Coelacanth's Dream

Intel Architecture Day 2021 個人的まとめ ―― Gracemont, Golden Cove, Alder Lake

時間と体力の関係で遅れた上に一部だけを取り上げた、個人的な Intel Architecture Day 2021 のまとめ。
Xe-HPGXe-HPC はその内に、たぶん。

Alder Lake

Gracemont (Efficient-core)

Gramont はスループット、マルチスレッドにおけるスケーリング性能を重視して設計された高効率マイクロアーキテクチャ (Atom/Small)。
前世代の Tremontアーキテクチャ から大きく進化した点には、L1命令キャッシュの倍増 (32KiB -> 64KiB)、実行ポート数が 8ポートから 17ポートに、AVX2 と AVX-VNNI命令への対応等が挙げられる。ロード/ストアユニットも倍に増やされており、L1データキャッシュの帯域も向上していると思われる。
デコーダーが 3-wide デコードのクラスタを 2基持つという構成は Tremont から引き継がれている。 従来の方法でデコード幅を増やそうとすると、必要なリソース量が指数関数的に増えて効率が悪化するが、デコーダーのクラスタリングを用いることでリソース量は線形となり、効率の低下を防げる。1
Tremont では。デコーダーのクラスタリングによって発生する負荷分散は分岐予測に依存していたため、分岐の存在しない長いコード (浮動小数点演算等) では片方のデコードクラスタしか使用できず、ボトルネックとなる可能性があった。
Intel® 64 and IA-32 Architectures Optimization Reference Manual では、次世代の Atomプロセッサではそうしたケースを検出し、ボトルネックを軽減するハードウェアを含む予定だとしている。
その次世代の Atomプロセッサが Gracemont を指し、かつ実際にそうしたハードウェアが導入されているならば、クラスタリングによるリソース量の節約という恩恵を受けながら、性能と電力効率がさらに向上していることとなる。

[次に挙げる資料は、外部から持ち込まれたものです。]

==> flow/design.v (excerpt) <==
module PE (
    input              clk,
    input              CIM_en,
    input              STDW,  
    input              STDR,  
    input        [5:0] STD_A,  
    input        [3:0] weight_in,  
    input      [255:0] act_in,  
    output reg   [3:0] weight_out,  
    output reg  [13:0] PSUM  
);
reg  [255:0] weight;  
integer i;
always @(posedge clk) begin
    for (i = 0; i < 64; i = i+1) begin
        if (STDW && STD_A == i) begin  
            weight[4*i+3 -: 4] <= weight_in;
        end
    end
end
always@(*) begin
    weight_out = 4'b0;
    PSUM = 14'b0;
    if (STDW) begin  
    end
    else if (STDR) begin  
        weight_out = weight[4*STD_A+3 -: 4];
    end
    else begin  
        if (CIM_en) begin
            for (i = 0; i < 64; i = i+1) begin
                PSUM = PSUM + weight[4*i+3 -: 4] * act_in[4*i+3 -: 4];  
            end
        end
    end
end
endmodule
export LEC_CHECK = 0
export ABC_AREA = 1
export CAP_MARGIN = 20
export CELL_PAD_IN_SITES_DETAIL_PLACEMENT = 2
export CELL_PAD_IN_SITES_GLOBAL_PLACEMENT = 1
export CORE_ASPECT_RATIO = 1.57
export CORE_MARGIN = 2
export CORE_UTILIZATION = 16
export CTS_CLUSTER_DIAMETER = 285
export GPL_ROUTABILITY_DRIVEN = 1
export MAX_ROUTING_LAYER = met4
export MIN_ROUTING_LAYER = met2
export PLACE_DENSITY_LB_ADDON = 0.25
export SLEW_MARGIN = 0
export TNS_END_PERCENT = 45
create_clock -name core_clock -period 31.1 [get_ports {clk}]
run.sh (not shown) runs the stock make flow with config.mk's settings and CLKGATE_MAP_FILE=.
Edit:
Settings changed: ABC_AREA 1 to not set, CELL_PAD_IN_SITES_DETAIL_PLACEMENT 2 to not set, CELL_PAD_IN_SITES_GLOBAL_PLACEMENT 1 to 0, CORE_UTILIZATION 16 to 72, CTS_CLUSTER_DIAMETER 285 to not set, MIN_ROUTING_LAYER met2 to not set, PLACE_DENSITY set to 0.64, PLACE_DENSITY_LB_ADDON 0.25 to not set, SLEW_MARGIN 0 to 20, TNS_END_PERCENT 45 to not set.
Clock period 31.1 ns to 13.5 ns, I/O delays scaled along.
Outcome: With this change the flow completed, yet does not pass: setup timing; final cell count went down by 43%; via count went down by 33%; sequential share of layout area went up by 1.1 points; die size went down by 78%; worst setup slack degrades by 8.6 ns; design area went down by 7.6%; wire length went down by 42%; hold slack degrades by 3.4 ns; non-clock buffer count went up by 186; global-route usage went up by 20 points; synthesized cell count went down by 23%.

========
PE again, from the RTL that the note above started with.
// PE
module PE (
    input              clk,
    input              CIM_en,
    input              STDW,  
    input              STDR,  
    input        [5:0] STD_A,  
    input        [3:0] weight_in,  
    input      [255:0] act_in,  
    output reg   [3:0] weight_out,  
    output reg  [13:0] PSUM  
);
clock: 31.1 ns
lec_check: 0
cap_margin: 20
cell_pad_in_sites_global_placement: 1
core_aspect_ratio: 1.57
core_margin: 2
core_utilization: 58
cts_cluster_size: 11
gpl_routability_driven: 1
hold_slack_margin: -0.09
max_routing_layer: met4
place_density_lb_addon: 0.19
slew_margin: 0
tns_end_percent: 15
Next try:
- CELL_PAD_IN_SITES_GLOBAL_PLACEMENT: 1 -> 0
- CORE_UTILIZATION: 58 -> 65
- CTS_CLUSTER_SIZE: 11 -> default
- HOLD_SLACK_MARGIN: -0.09 -> default
- PLACE_DENSITY_LB_ADDON: 0.19 -> 0.21
- SETUP_SLACK_MARGIN: default -> -2.0
- TNS_END_PERCENT: 15 -> default
- clock period: 31.1 -> 16.5 ns (I/O delays scaled with it)
=>
- The new run ran to the end with violations: setup timing
- routed wire length went down slightly
- hold slack loses 2.9 ns
- clock-buffer cell count drops by 4
- worst setup slack got worse by 8.6 ns
- area after synthesis stays the same
Next try:
- CAP_MARGIN: 20 -> 0
- CORE_UTILIZATION: 65 -> 72
- CTS_CLUSTER_DIAMETER: default -> 28
- CTS_CLUSTER_SIZE: default -> 50
- PLACE_DENSITY_LB_ADDON: 0.21 -> 0.0
- TNS_END_PERCENT: default -> 60
- clock period: 16.5 -> 15.8 ns (I/O delays scaled with it)
What happened: The new run finished with setup timing left. Area after synthesis is unchanged. Cell area rises by 1.1%. Synthesized cell count is unchanged.
Next try:
- CAP_MARGIN: 0 -> 20
- CELL_PAD_IN_SITES_GLOBAL_PLACEMENT: 0 -> 1
- CORE_UTILIZATION: 72 -> 58
- CTS_CLUSTER_DIAMETER: 28 -> default
- CTS_CLUSTER_SIZE: 50 -> 11
- PLACE_DENSITY: default -> 0.76
- PLACE_DENSITY_LB_ADDON: 0.0 -> default
- SETUP_SLACK_MARGIN: -2.0 -> default
- TNS_END_PERCENT: 60 -> 15
- clock period: 15.8 -> 31.1 ns (I/O delays scaled with it)
=> The changed run ran to the end with no violations. Die area grows by 24%. Utilization shrinks by 19 points. Global-route usage shrinks by 9.0 points. First-iteration DRC count shrinks by 30%. Via count shrinks by 7.6%. Routed wire length stays flat.

========
Starting RTL as in the previous note.
clock: 10.3 ns
lec_check: 0
cap_margin: 30
core_margin: 2
core_utilization: 72
cts_cluster_size: 80
hold_slack_margin: 0.3
max_routing_layer: met4
place_density_lb_addon: 0.01
setup_slack_margin: 2.71
slew_margin: 20
tns_end_percent: 40
The first run finished but failed the layout checks on negative setup slack.
==> next run, changes <==
CELL_PAD_IN_SITES_GLOBAL_PLACEMENT = 0   (was not set)
CORE_ASPECT_RATIO = 0.72   (was not set)
CTS_CLUSTER_SIZE = not set   (was 80)
GPL_ROUTABILITY_DRIVEN = 1   (was not set)
HOLD_SLACK_MARGIN = not set   (was 0.3)
PLACE_DENSITY_LB_ADDON = not set   (was 0.01)
SETUP_SLACK_MARGIN = not set   (was 2.71)
SLEW_MARGIN = 10   (was 20)
clock period = 13.2 ns   (was 10.3 ns; I/O delays follow)
What happened: The new run reached the layout checks and failed them: negative setup slack; die size is about the same; worst setup slack gets better by 1.9 ns; wire length went down by 10%; first-iteration DRC count barely changes; via count went down by 7.8%.
==> next run, changes <==
CTS_CLUSTER_SIZE = 81   (was not set)
PLACE_DENSITY_LB_ADDON = 0.01   (was not set)
SETUP_SLACK_MARGIN = 3.05   (was not set)
SLEW_MARGIN = 40   (was 10)
clock period = 10.3 ns   (was 13.2 ns; I/O delays follow)
- The new run finished but fails on negative setup slack
- worst hold slack degrades by 0.50 ns
- wire length is higher by a few percent
- clock-buffer cell count is lower by 2
- via count is higher by a few percent
- final cell count is higher by a few percent
- worst setup slack degrades by 1.8 ns
==> next run, changes <==
CELL_PAD_IN_SITES_GLOBAL_PLACEMENT = not set   (was 0)
CORE_ASPECT_RATIO = not set   (was 0.72)
CTS_CLUSTER_SIZE = not set   (was 81)
GPL_ROUTABILITY_DRIVEN = not set   (was 1)
SETUP_SLACK_MARGIN = not set   (was 3.05)
SLEW_MARGIN = 20   (was 40)
clock period = 10.7 ns   (was 10.3 ns; I/O delays follow)
The changed run completed, yet does not pass: negative setup slack.
Via count goes up by 1.9%.
Die area is about the same.
==> next run, changes <==
CAP_MARGIN = 20   (was 30)
CORE_UTILIZATION = 25   (was 72)
MAX_ROUTING_LAYER = not set   (was met4)
PLACE_DENSITY_LB_ADDON = not set   (was 0.01)
TNS_END_PERCENT = not set   (was 40)
clock period = 27.0 ns   (was 10.7 ns; I/O delays follow)
Result:
- This time the run passed the timing, DRC and antenna checks
- cell count increases by 19%
- non-clock buffer count came out lower by 489
- worst setup slack improves by 8.2 ns
- sequential share of layout area increases by 0.49 points
- synthesized cell count is unchanged
- design area fell by 3.5%
- routed wire length rose by about 1.8%
- synthesized area does not change
==> next run, changes <==
ABC_AREA = 1   (was not set)
CORE_UTILIZATION = 72   (was 25)
CTS_CLUSTER_SIZE = 10   (was not set)
PLACE_DENSITY = 0.74   (was not set)
TNS_END_PERCENT = 5   (was not set)
clock period = 7.17 ns   (was 27.0 ns; I/O delays follow)
What happened: This time the run produced a layout that fails on negative setup slack; synthesized area rises by 3.3%; setup slack gets worse by 10 ns; non-clock buffer count rises by 554; die area falls by 64%; global-route usage rises by 30 points; count of clock-buffer cells in the layout rises by 2; synthesized cell count rises by 30%.

========
lane 1:
The RTL this note starts from:
==> flow/design.v <==
module PE (
    input              clk,
    input              CIM_en,
    input              STDW,  
    input              STDR,  
    input        [5:0] STD_A,  
    input        [3:0] weight_in,  
    input      [255:0] act_in,  
    output reg   [3:0] weight_out,  
    output reg  [13:0] PSUM  
);
reg  [255:0] weight;  
integer i;
always @(posedge clk) begin
    for (i = 0; i < 64; i = i+1) begin
        if (STDW && STD_A == i) begin  
            weight[4*i+3 -: 4] <= weight_in;
        end
    end
end
always@(*) begin
    weight_out = 4'b0;
    PSUM = 14'b0;
    if (STDW) begin  
    end
    else if (STDR) begin  
        weight_out = weight[4*STD_A+3 -: 4];
    end
    else begin  
        if (CIM_en) begin
            for (i = 0; i < 64; i = i+1) begin
                PSUM = PSUM + weight[4*i+3 -: 4] * act_in[4*i+3 -: 4];  
            end
        end
    end
end
endmodule
Settings: LEC_CHECK=0, CAP_MARGIN=40, CELL_PAD_IN_SITES_DETAIL_PLACEMENT=2, CORE_MARGIN=3, CORE_UTILIZATION=40, CTS_CLUSTER_SIZE=30, GPL_ROUTABILITY_DRIVEN=0, HOLD_SLACK_MARGIN=0.12, MAX_ROUTING_LAYER=met4, PLACE_DENSITY_LB_ADDON=0.21, SETUP_SLACK_MARGIN=0.66, SLEW_MARGIN=40; clock period 20.0 ns.
Lane 1 finished all stages; the layout is clean.
Input changes introduced in lane 2 (baseline for comparison: lane 1):
==> flow/config.mk <==
export PLATFORM = sky130hd
export DESIGN_NAME = PE
export DESIGN_NICKNAME = PE
export VERILOG_FILES = /design/flow/design.v
export SDC_FILE = /design/flow/constraint.sdc
export NUM_CORES = 4
export LEC_CHECK = 0
export CAP_MARGIN = 20
export CORE_MARGIN = 2
export CORE_UTILIZATION = 40
export CTS_CLUSTER_DIAMETER = 100
export CTS_CLUSTER_SIZE = 15
export PLACE_DENSITY_LB_ADDON = 0.09
export SLEW_MARGIN = 20
export TNS_END_PERCENT = 15
### Flow results
Lane 2 and lane 1 ended up with roughly the same combinational gate area. The fill cell total of the finished layout in lane 2 was lower than what lane 1 gave. Tightest hold margin (lane 2 over lane 1): increase, 0.018 ns. Taking lane 1 as the reference, in lane 2 xor-xnor portion of the synthesized cell area comparable, worst setup slack increased by 0.50 ns relative to the old numbers. Comparing lane 1 and lane 2, the lower post-route standard cell area excluding fillers was measured on lane 2. Going from lane 1 to lane 2, via total after detailed routing shrinks by about 9%. Lane 2 vs. lane 1: final routed wirelength across all metal layers decreased 23%; first-iteration DRC count decreased 695; relative slew slack decreased 12 points.
[inputs] lane 3 vs lane 2
==> flow/config.mk <==
export PLATFORM = sky130hd
export DESIGN_NAME = PE
export DESIGN_NICKNAME = PE
export VERILOG_FILES = /design/flow/design.v
export SDC_FILE = /design/flow/constraint.sdc
export NUM_CORES = 4
export LEC_CHECK = 0
export CAP_MARGIN = 40
export CORE_MARGIN = 2
export CORE_UTILIZATION = 40
export CTS_CLUSTER_SIZE = 81
export PLACE_DENSITY_LB_ADDON = 0.21
export SLEW_MARGIN = 35
==> comparison <==
- What lane 3 reported for initial antenna violation count has to be multiplied by 0.77 to get the figure for lane 2.
- Diff lane 2..lane 3 | highest achievable clock rate | negligible
- Diff lane 3..lane 2 | sequential portion of the cell area | negligible
- Compared with lane 2, lane 3 has less setup slack.
- Going from lane 2 to lane 3, post-cts hold-fix buffer tally level; worst path buffer plus inverter count moved down.

========
// PE: RTL as listed in full above, without the edits since
==> flow/config.mk <==
export PLATFORM = sky130hd
export DESIGN_NAME = PE
export DESIGN_NICKNAME = PE
export VERILOG_FILES = /design/flow/design.v
export SDC_FILE = /design/flow/constraint.sdc
export NUM_CORES = 4
export LEC_CHECK = 0
export CAP_MARGIN = 20
export CORE_MARGIN = 2
export CORE_UTILIZATION = 23
export SLEW_MARGIN = 20
==> flow/constraint.sdc <==
create_clock -name core_clock -period 22.6 [get_ports {clk}]
set_input_delay 4.5200 -clock core_clock [delete_from_list [all_inputs] [get_ports {clk}]]
set_output_delay 4.5200 -clock core_clock [all_outputs]
set_load 0.01 [all_outputs]
Edit:
Settings changed: CORE_UTILIZATION 23 to 40, PLACE_DENSITY_LB_ADDON from default to 0.21, SLEW_MARGIN 20 to 15.
Clock period 22.6 ns to 20.0 ns, I/O delays scaled along.
What happened: First-iteration DRC count came out lower by 6.2%; global-route usage climbs by 9.1 points; final cell count drops by 16%; count of clock-buffer cells in the layout went down by 2; core utilization rose by 18 points; sequential cell count is unchanged; wire length went down by 11%; worst hold slack degrades by 700 ps; area after synthesis is unchanged.
Edit:
Settings changed: CELL_PAD_IN_SITES_DETAIL_PLACEMENT from default to 2, CORE_MARGIN 2 to 3, CTS_CLUSTER_SIZE from default to 30, GPL_ROUTABILITY_DRIVEN from default to 1, HOLD_SLACK_MARGIN from default to 0.12, MAX_ROUTING_LAYER from default to met4, SETUP_SLACK_MARGIN from default to 0.66, SLEW_MARGIN 15 to 40.
After rerunning: The changed run finished clean. Via count rises by 8.4%. Sequential cell count is unchanged. Design area rises by 0.33%. Setup slack got worse by 400 ps. Maximum frequency falls by 2.1%.
Edit:
Settings changed: ABC_AREA from default to 1, CORE_ASPECT_RATIO from default to 1.41.
What happened: Setup slack is worse by 310 ps; synthesized cell count climbs by about 30%; cell count climbs by about 22%; first-iteration DRC count climbs by about 20%; die area climbs by about 3.3%; cell area climbs by about 3%.
Edit:
Settings changed: ABC_AREA 1 to default.
Routed wire length falls by 22%. Fmax climbs by 2.8%. Worst setup slack gets better by 520 ps. Final area is lower by 3.4%. Count of clock-buffer cells in the layout falls by 4. Final cell count is lower by 18%. Synthesized cell count decreases by 23%.
Edit:
Settings changed: CAP_MARGIN 20 to 40, CORE_ASPECT_RATIO 1.41 to default, CTS_CLUSTER_SIZE 30 to 81, GPL_ROUTABILITY_DRIVEN 1 to default, HOLD_SLACK_MARGIN 0.12 to default, MAX_ROUTING_LAYER met4 to default, SLEW_MARGIN 40 to 35.
What happened: The changed run completed without violations; wire length grows by 2.8%; global-route usage shrinks by 0.19 points; first-iteration DRC count grows by 24%.

========
RTL: the design.v shown in full above, as it stands there.
Settings: LEC_CHECK=0, CAP_MARGIN=0, CELL_PAD_IN_SITES_GLOBAL_PLACEMENT=0, CORE_ASPECT_RATIO=0.64, CORE_MARGIN=2, CORE_UTILIZATION=72, GPL_ROUTABILITY_DRIVEN=1, HOLD_SLACK_MARGIN=-0.08, MAX_ROUTING_LAYER=met4, PLACE_DENSITY=0.64, SETUP_SLACK_MARGIN=3.08, SLEW_MARGIN=20, TNS_END_PERCENT=40; clock period 10.3 ns.
The starting point completed, yet does not pass: setup timing.
Change:
- ABC_AREA: not set -> 1
- CAP_MARGIN: 0 -> 20
- CELL_PAD_IN_SITES_GLOBAL_PLACEMENT: 0 -> not set
- CORE_ASPECT_RATIO: 0.64 -> not set
- CTS_CLUSTER_SIZE: not set -> 96
- GPL_ROUTABILITY_DRIVEN: 1 -> not set
- HOLD_SLACK_MARGIN: -0.08 -> not set
- MAX_ROUTING_LAYER: met4 -> not set
- PLACE_DENSITY: 0.64 -> not set
- SETUP_SLACK_MARGIN: 3.08 -> not set
- TNS_END_PERCENT: 40 -> not set
- clock period: 10.3 -> 7.17 ns (I/O delays scaled with it)
Effect: The changed run finished but fails on setup timing. Hold slack got worse by 0.56 ns. Routed wire length climbs by a few percent. Design area grows by a few percent. Via count climbs by about a fifth.
Change:
- ABC_AREA: 1 -> not set
- CORE_UTILIZATION: 72 -> 40
- CTS_CLUSTER_SIZE: 96 -> not set
- clock period: 7.17 -> 20.0 ns (I/O delays scaled with it)
Now the flow completed with no timing, DRC or antenna violations.
Setup slack gains 6.1 ns.
Hold slack gains 2.7 ns.
Design area is lower by 9.6%.
Non-clock buffer count is lower by 565.
Synthesized area is lower by 3.2%.
Global-route usage is lower by 22 points.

Golden Cove (Performance-core)

Golden Cove はシングルスレッド性能、低レイテンシを重視して設計された高性能なマイクロアーキテクチャ (Core/Big) となる。
Golden Cove は、キャッシュ構成は前世代の Willow Cove をほとんど踏襲したものとなっているが、フロントエンド部、アウト・オブ・オーダーエンジン、実行ユニット数を大幅に増強している。
特にデコード幅は従来の 4-wide から 6-wide に増やされ、命令のデコードウィンドウサイズも 16B から 32B となった。
ただ、Skylake, Sunny Cove では 1x Complex decoder + 4x Simple decoder という構成であったため (Willow Cove に構成は公開されていない)、Golden Cove で増やされたのがどれで、具体的な構成については不明だが、従来から増やされたことは確かなのだろう。
6-wide という点だけ見れば、Tremont, Gracemont と同じデコード幅だが、Golden Cove はデコーダーのクラスタリングを採用していない。クラスタリングの利点から考えれば、Golden Cove のデコーダーにはかなりのリソースが割かれていることになる。
Intel が示す Alder Lake の CGイメージでは、1x Golden Cove = 4x Gracemont というサイズで描かれているが、これは Gracemont が小さいというよりは、Golden Cove が巨大なコアであることを示しているような気がしなくもない。
Golden Cove は AVX512 に対応している。スライド内の CGイメージから、2x FMA (256-bit?) + 1x FMA (512-bit) という構成で、Skylake (Server), Sunny Cove (Server) と同様に、2x FMA (256-bit) を束ねるポートフージョンと FMA (512-bit) 1ポートそれぞれで AVX-512 が処理可能になっていると思われる。
また、Golden Cove では新たな AVX-512系命令、AVX512_FP16 に対応している。
Intel Sapphire Rapids は AVX512_FP16 をサポート | Coelacanth’s Dream

Sunny Cove (Client) ではポートフージョンには対応せず、FMA (512-bit) で AVX-512 を処理する形を採っていた。
Golden Cove (Client) も同様の構成を採るかどうかは気になる所だが、それ以前に Golden Cove (Client) を採用する Alder Lake では AVX-512 が有効化されないことが複数のメディア、ライターから語られている。23
Intel のハイブリッドアーキテクチャでは、Lakefield の例から Core (Big) / Atom (Small) 両方が有効な場合はどちらも対応している命令のみが有効化されることが分かっていたが、AnandTechDr. Ian Cutress 氏によれば、Atom (Small) 側を無効化しても、Core (Big) 側のみが対応する AVX-512 命令等は無効化されたままだとしている。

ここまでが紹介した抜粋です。